F = 5.2 kg * 9.8 m/s^2 = 50.96 N
2. Calculate the net force:
Net force = upward force - downward force
Net force = 98 N - 50.96 N = 47.04 N
3. Calculate the acceleration:
Using Newton's second law, F = m * a, we rearrange the formula to solve for acceleration, a:
a = F / m
a = 47.04 N / 5.2 kg
a ≈ 9.06 m/s^2
Therefore, the acceleration of the balloon and instruments is approximately 9.06 m/s^2.
B) To find the velocity of the instruments at the moment of their release, we can use the concept of average velocity. Average velocity is the change in displacement divided by the time it takes.
1. Calculate the change in displacement:
The displacement is given by the formula d = v0 * t + (1/2) * a * t^2, where v0 is the initial velocity, t is the time, and a is the acceleration. In this case, the initial velocity is 0 m/s (since the instruments were released).
Substituting the values:
d = 0 * 10 s + (1/2) * 9.06 m/s^2 * (10 s)^2
d = 0 + 0.5 * 9.06 m/s^2 * 100 s^2
d ≈ 453 m
2. Calculate the velocity:
Velocity = displacement / time
Velocity = 453 m / 10 s
Velocity = 45.3 m/s
Therefore, the velocity of the instruments at the moment of their release is approximately 45.3 m/s.
C) To determine when the direction of the velocity first becomes downward, we need to find the time at which the instruments start moving downward. Since the velocity changes from upward to downward, we can assume that the initial velocity is positive (upward).
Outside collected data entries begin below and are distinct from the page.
## src/rtl/csi_rx_pkg.sv

```systemverilog
// Shared types for the CSI-2 RX clock-lane controller: FSM states, LP line
// states ({P,N}) and the registered output bundle decoded from each state.
package csi_rx_pkg;

    typedef enum logic [3:0] {
        ST_DISABLED,
        ST_STOP,
        ST_HS_RQST,
        ST_SETTLE,
        ST_HS_ACTIVE,
        ST_ULPS_RQST,
        ST_ULPS,
        ST_ULPS_EXIT,
        ST_ERR_WAIT
    } clk_lane_state_e;

    localparam logic [1:0] LP00 = 2'b00;
    localparam logic [1:0] LP01 = 2'b01;
    localparam logic [1:0] LP10 = 2'b10;
    localparam logic [1:0] LP11 = 2'b11;

    typedef struct packed {
        logic hsrx_disable;
        logic div_clr;
        logic clk_hs_active;
        logic stop_state;
        logic ulps_active;
    } lane_out_t;

    // HS receiver is only enabled while settling or in HS; divider runs only in HS.
    function automatic lane_out_t state_outputs(input clk_lane_state_e s);
        lane_out_t o;
        o.hsrx_disable  = !(s == ST_SETTLE || s == ST_HS_ACTIVE);
        o.div_clr       = (s != ST_HS_ACTIVE);
        o.clk_hs_active = (s == ST_HS_ACTIVE);
        o.stop_state    = (s == ST_STOP);
        o.ulps_active   = (s == ST_ULPS);
        return o;
    endfunction

endpackage

```

## src/rtl/csi_rx_sync2.sv

```systemverilog
// Two-flop synchronizer for one asynchronous LP receiver output, cleared low.
module csi_rx_sync2 (
    input  logic clk,
    input  logic rst_n,
    input  logic d,
    output logic q
);

    logic meta;

    always_ff @(posedge clk) begin
        if (!rst_n) begin
            meta <= 1'b0;
            q    <= 1'b0;
        end else begin
            meta <= d;
            q    <= meta;
        end
    end

endmodule

```

## src/rtl/csi_rx_clk_lane_ctrl.sv

```systemverilog
// CSI-2 RX clock-lane LP/HS control FSM with LP glitch filter.
// Define CSI_RX_CLK_ERR_CNT_EN to add the saturating ERR_CNT output.
module csi_rx_clk_lane_ctrl
    import csi_rx_pkg::*;
#(
    parameter int FILT_CYC        = 2,
    parameter int TCLK_SETTLE_CYC = 16,
    parameter int CNT_W           = 8
) (
    input  logic             CLK,
    input  logic             RST_N,
    input  logic             ENABLE,
    input  logic             LP_P,
    input  logic             LP_N,
    output logic             HSRX_DISABLE,
    output logic             DIV_CLR,
    output logic             CLK_HS_ACTIVE,
    output logic             STOP_STATE,
    output logic             ULPS_ACTIVE,
`ifdef CSI_RX_CLK_ERR_CNT_EN
    output logic [CNT_W-1:0] ERR_CNT,
`endif
    output logic             ERR_SEQ
);

    localparam int RUN_W = $clog2(FILT_CYC + 1);

    logic [1:0]       sync;
    logic [1:0]       cand;
    logic [1:0]       filt;
    logic [RUN_W-1:0] run_q, run_d;

    csi_rx_sync2 u_sync_p (.clk(CLK), .rst_n(RST_N), .d(LP_P), .q(sync[1]));
    csi_rx_sync2 u_sync_n (.clk(CLK), .rst_n(RST_N), .d(LP_N), .q(sync[0]));

    // run_q counts consecutive identical synchronized samples, saturating at FILT_CYC.
    always_comb begin
        run_d = RUN_W'(1);
        if (sync == cand)
            run_d = (run_q == RUN_W'(FILT_CYC)) ? run_q : run_q + RUN_W'(1);
    end

    always_ff @(posedge CLK) begin
        if (!RST_N) begin
            cand  <= LP00;
            run_q <= '0;
            filt  <= LP00;
        end else begin
            cand  <= sync;
            run_q <= run_d;
            if (run_d >= RUN_W'(FILT_CYC))
                filt <= sync;
        end
    end

    clk_lane_state_e  state, state_d;
    logic [CNT_W-1:0] settle_cnt, settle_d;
    logic             err_d;
    lane_out_t        out_q;

    always_ff @(posedge CLK) begin
        if (!RST_N) begin
            state      <= ST_DISABLED;
            settle_cnt <= '0;
            out_q      <= state_outputs(ST_DISABLED);
            ERR_SEQ    <= 1'b0;
        end else begin
            state      <= state_d;
            settle_cnt <= settle_d;
            out_q      <= state_outputs(state_d);
            ERR_SEQ    <= err_d;
        end
    end

    always_comb begin
        state_d  = state;
        settle_d = settle_cnt;
        err_d    = 1'b0;
        if (!ENABLE) begin
            state_d = ST_DISABLED;
        end else begin
            case (state)
                ST_DISABLED:  if (filt == LP11) state_d = ST_STOP;
                ST_STOP: begin
                    if (filt == LP01)      state_d = ST_HS_RQST;
                    else if (filt == LP10) state_d = ST_ULPS_RQST;
                    else if (filt == LP00) begin state_d = ST_ERR_WAIT; err_d = 1'b1; end
                end
                ST_HS_RQST: begin
                    if (filt == LP00)      begin state_d = ST_SETTLE; settle_d = '0; end
                    else if (filt == LP11) state_d = ST_STOP;
                    else if (filt == LP10) begin state_d = ST_ERR_WAIT; err_d = 1'b1; end
                end
                // LP-11 wins over an expiring settle window.
                ST_SETTLE: begin
                    if (filt == LP11) begin
                        state_d = ST_ERR_WAIT;
                        err_d   = 1'b1;
                    end else if (settle_cnt == CNT_W'(TCLK_SETTLE_CYC - 1)) begin
                        state_d = ST_HS_ACTIVE;
                    end else begin
                        settle_d = settle_cnt + CNT_W'(1);
                    end
                end
                ST_HS_ACTIVE: if (filt == LP11) state_d = ST_STOP;
                ST_ULPS_RQST: begin
                    if (filt == LP00)      state_d = ST_ULPS;
                    else if (filt == LP11) state_d = ST_STOP;
                    else if (filt == LP01) begin state_d = ST_ERR_WAIT; err_d = 1'b1; end
                end
                ST_ULPS:      if (filt == LP10) state_d = ST_ULPS_EXIT;
                ST_ULPS_EXIT: if (filt == LP11) state_d = ST_STOP;
                ST_ERR_WAIT:  if (filt == LP11) state_d = ST_STOP;
                default:      state_d = ST_DISABLED;
            endcase
        end
    end

    assign HSRX_DISABLE  = out_q.hsrx_disable;
    assign DIV_CLR       = out_q.div_clr;
    assign CLK_HS_ACTIVE = out_q.clk_hs_active;
    assign STOP_STATE    = out_q.stop_state;
    assign ULPS_ACTIVE   = out_q.ulps_active;

`ifdef CSI_RX_CLK_ERR_CNT_EN
    always_ff @(posedge CLK) begin
        if (!RST_N)
            ERR_CNT <= '0;
        else if (err_d && ERR_CNT != '1)
            ERR_CNT <= ERR_CNT + CNT_W'(1);
    end
`endif

endmodule

```

## config.mk

```make
export PLATFORM = sky130hd
export DESIGN_NAME = csi_rx_clk_lane_ctrl
export DESIGN_NICKNAME = d
export VERILOG_FILES = /design/src/rtl/csi_rx_pkg.sv /design/src/rtl/csi_rx_sync2.sv /design/src/rtl/csi_rx_clk_lane_ctrl.sv
export SDC_FILE = /design/constraint.sdc
export NUM_CORES = 1
export LEC_CHECK = 0
export ABC_AREA = 1
export BUFFER_PORTS_ARGS = -buffer_cell sky130_fd_sc_hd__buf_4
export CORE_MARGIN = 3
export CORE_UTILIZATION = 35
export DETAILED_ROUTE_END_ITERATION = 8
export MAX_ROUTING_LAYER = met4
export SLEW_MARGIN = 20
export SYNTH_ARGS = -nofsm -noshare
export SYNTH_HDL_FRONTEND = slang
export SYNTH_HIERARCHICAL = 1
export SYNTH_SLANG_ARGS = --single-unit
```

## constraint.sdc

```tcl
create_clock -name CLK -period 4.5 [get_ports CLK]
set_input_delay 0.675 -clock CLK [delete_from_list [all_inputs] [get_ports CLK]]
set_output_delay 0.675 -clock CLK [all_outputs]
set_load 0.02 [all_outputs]
```

==> flow_summary.yaml <==
status:
  status: "finished, final reports clean"
route:
  vias: 1246
  wl_um: 2780
  drt_iter0_markers: 63
  ant_nets: 0
  drt-pass1-iter-count: 4
  via_per_inst: 4.60
  wire_per_inst_um: 10.2
  drc_errors: 0
critical_path:
  cp.arrival_ps: 1750
  endpoint_kind: "flop"
  r2r_setup_slack_ps: 2930
  r2r-end: "HSRX_DISABLE"
  reg2reg_depth: 10
  worst_setup_path_start_kind: "flop"
  required_ps: 4670
  crit_fanout: 5
  path_class: "reg2reg"
  r2r_start: "settle_cnt[0]"
grt:
  grt_util_all_layers_pct: 11.9
  grt_pass1_vias: 1090
  grt_start_max_net_pins: 17
  antenna_found_initial: 0
  overflow: 0
  grt_pass1_wl_um: 4730
final_layout:
  num_antenna_cells: 0
  nNetsFinal: 231
  multi_input_area_um2: 773
  seq_area_um2: 561
  nFillCells: 409
  drive_gt1_share_pct: 19.7
  final_area_um2: 1640
  area_delta_synth_final_pct: 14.1
yosys:
  synth.top_cell.area_share_pct: 39.0
  synth_flop_cell: "dfxtp_1"
  synth_edf_count: 0
  synthTopCellsByCount: "nand2_1, dfxtp_1, nor2_1"
  synth.distinct_cells: 22
  synth_compound_area_share_pct: 6.09
  async_flop_share_pct: 0
  ys_seq_elements: 28
  synth_mux_area_share_pct: 0
  yosysTopAreaCell: "dfxtp_1"
  post_synth.cell_area_avg_um2: 6.85
  syn-num-nets: 217
  synthTopCellsByArea: "dfxtp_1, nand2_1, nor2_1, nand3_1, inv_1"
  yosysWarningCount: 6
  synthAdderAreaFrac_pct: 1.74
  synth-xor-area-share_pct: 3.65
  yosysSeqAreaShare_pct: 39.0
  synth_area_um2: 1440
  synth_top_family_by_area: "simple AND/OR/NAND/NOR gates"
  yosys.area_share.simple_pct: 42.3
  yosysMostFrequentCell: "nand2_1"
  synthCells: 210
place:
  dpl_cell_area_um2: 1570
  dp_hpwl_um: 2140
  portBuffers: 10
  place.gp.congestion: 0.866
timing:
  fin_worst_skew_ps: 2.74
  finalMaxSlewViolations: 0
  min_period_over_period_pct: 35.0
  max_clock_freq_mhz: 636
  finalHoldViolCount: 0
  worstMarginPinSlew_ps: 488
  rsz0062_at_grt: "no"
  tns_ps: 0
  period_needed_ps: 1570
  setup_violations: 0
  slew_headroom_pct: 67.5
clock_tree:
  clk_pin_slew_worst_paths_ps: 90
  cts.sinks: 28
  clk_path_buf_depth: 2
  post_cts.repair.setup_buffers: 0
  ctsHoldBuffers: 0
  clockRootBuffer: "clkbuf_8"
  clock_latency_ps: 270
  cts_made_buffers: 3
  h-tree-depth: 1
  post_cts_resized: 0
  cts_tree: "yes"
floorplan:
  dieArea_um2: 4920
  rows: 22
  die_h_um: 70.1
  start_util_pct: 37.9
  fp.dieW_um: 70.1
  coreArea_um2: 3800
  io_pins: 11
power:
  p_seq_share_pct: 52.9
  power.internal_uw: 388
  irDropWorstVdd_mv: 0.218
  power_density_nw_per_um2: 302
  combPwrFrac_pct: 8.1
  p_leak_nw: 0.738
  netSwitchingFraction_pct: 21.7
  switchingPower_uw: 107
  pwr-share-clk_pct: 39.0
hold_path:
  hp-start: "u_sync_n/meta"
  holdPathStages: 2
  hold_end: "u_sync_n/q"
  hp-class: "reg2reg"
job:
  drv_cap: 0
per-layer routing:
metal,GRT usage [%],wire length [µm],share of wire [%],vias to the layer above
met3,1.73,81,2.9,4
met4,4.47,36,1.3,0
met5,-,0,0,-
met1,17.3,1550,56,542
li1,-,-,-,685
met2,16.6,1110,40,15
power by group through the flow:
stage / sequential, mW / combinational (mW) / clock [mW]
finish: 0.262 / 0.0399 / 0.193
global route: 0.263 / 0.0455 / 0.207
CTS: 0.262 / 0.0404 / 0.199
detailed placement: 0.268 / 0.0403 / 0
global placement: 0.268 / 0.0405 / 0
floorplan: 0.267 / 0.0290 / 0
layout make-up:
cell class,instances,share of cell area (%)
Timing Repair Buffer,10,4.57
Clock buffer,3,2.52
Inverter,27,6.17
Sequential cell,28,34.1
Tap cell,48,3.66
Clock inverter,1,1.83
Multi-Input combinational cell,154,47.1
flip-flops by register name, summed over array words and instances (netlist names):
signal,cells
ULPS_ACTIVE,1
DIV_CLR,1
u_sync_p/meta,1
u_sync_n/meta,1
state,4
HSRX_DISABLE,1
CLK_HS_ACTIVE,1
cand,2
u_sync_p/q,1
STOP_STATE,1
u_sync_n/q,1
filt,2
run_q,2
settle_cnt,8
ERR_SEQ,1
how the worst max path moves through the flow:
| stage | startpoint | endpoint | slack [ps] |
|---|---|---|---|
| finish | settle_cnt[0] | HSRX_DISABLE | 2930 |
| global route | settle_cnt[0] | HSRX_DISABLE | 2780 |
| global placement | settle_cnt[0] | HSRX_DISABLE | 2940 |
| CTS | settle_cnt[0] | HSRX_DISABLE | 2920 |
| floorplan | settle_cnt[0] | HSRX_DISABLE | 3060 |
| detailed placement | settle_cnt[0] | HSRX_DISABLE | 2920 |
metrics by stage:
| stage | hold slack (ps) | std cells | power [mW] | worst slack [ps] | util [%] |
|---|---|---|---|---|---|
| after floorplan | 386 | 210 | 0.296 | 3060 | - |
| final | 412 | 271 | 0.495 | 2930 | 43.2 |
| after detailed placement | 399 | 267 | 0.308 | 2920 | 41.3 |
| after global placement | 389 | 267 | 0.308 | 2940 | 41.3 |
| after global routing | 432 | 271 | 0.516 | 2780 | 43.2 |
| after CTS | 415 | 271 | 0.502 | 2920 | 43.2 |
kinds of logic after synthesis:
kind of cell | count (synthesis)
AND/OR/NAND/NOR | 129
buffers and inverters | 28
flip-flops | 28
AO/OA/AOI/OAI | 17
XOR/XNOR | 6
adder cells (fa/ha/maj) | 2
cell usage in the layout (no fill, tap or decap):
cell type   n
dfxtp_1    28
inv_1      18
clkbuf_8    3
nor2_1     28
nor2_4      2
nor3b_1     2
inv_2       9
xnor2_1     3
a211oi_1    1
nand2_1    54
ha_1        2
nor2_2      5
o21ai_0     6
bufinv_16   1
nand3_2     3
nor3_1      5
nand3_1    17
or2_2       1
nand4_1     2
nand2_2     9
xor2_1      3
a21oi_1    10
nor3_4      1
buf_4      10
critical path: stages (launching register included):
cell	delay, ps
dfxtp_1	400
ha_1	200
nand3_1	120
nor2_1	150
nand2_2	90
nand2_1	70
nand2_1	80
nand2_2	80
nand3_2	110
nor2_4	150
nor2_2	40
No activity file was read; power rests on OpenSTA's default activity.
1. Calculate the time when the velocity changes direction:
Using the formula vf = vi + a * t, where vf is the final velocity, vi is the initial velocity, a is the acceleration, and t is the time.
Substituting the values:
0 m/s = 45.3 m/s + (-9.06 m/s^2) * t
Simplifying the equation:
-45.3 m/s = -9.06 m/s^2 * t
Dividing both sides by -9.06 m/s^2:
t ≈ 5 s
Therefore, the direction of their velocity first becomes downward approximately 5 seconds after releasing the instruments.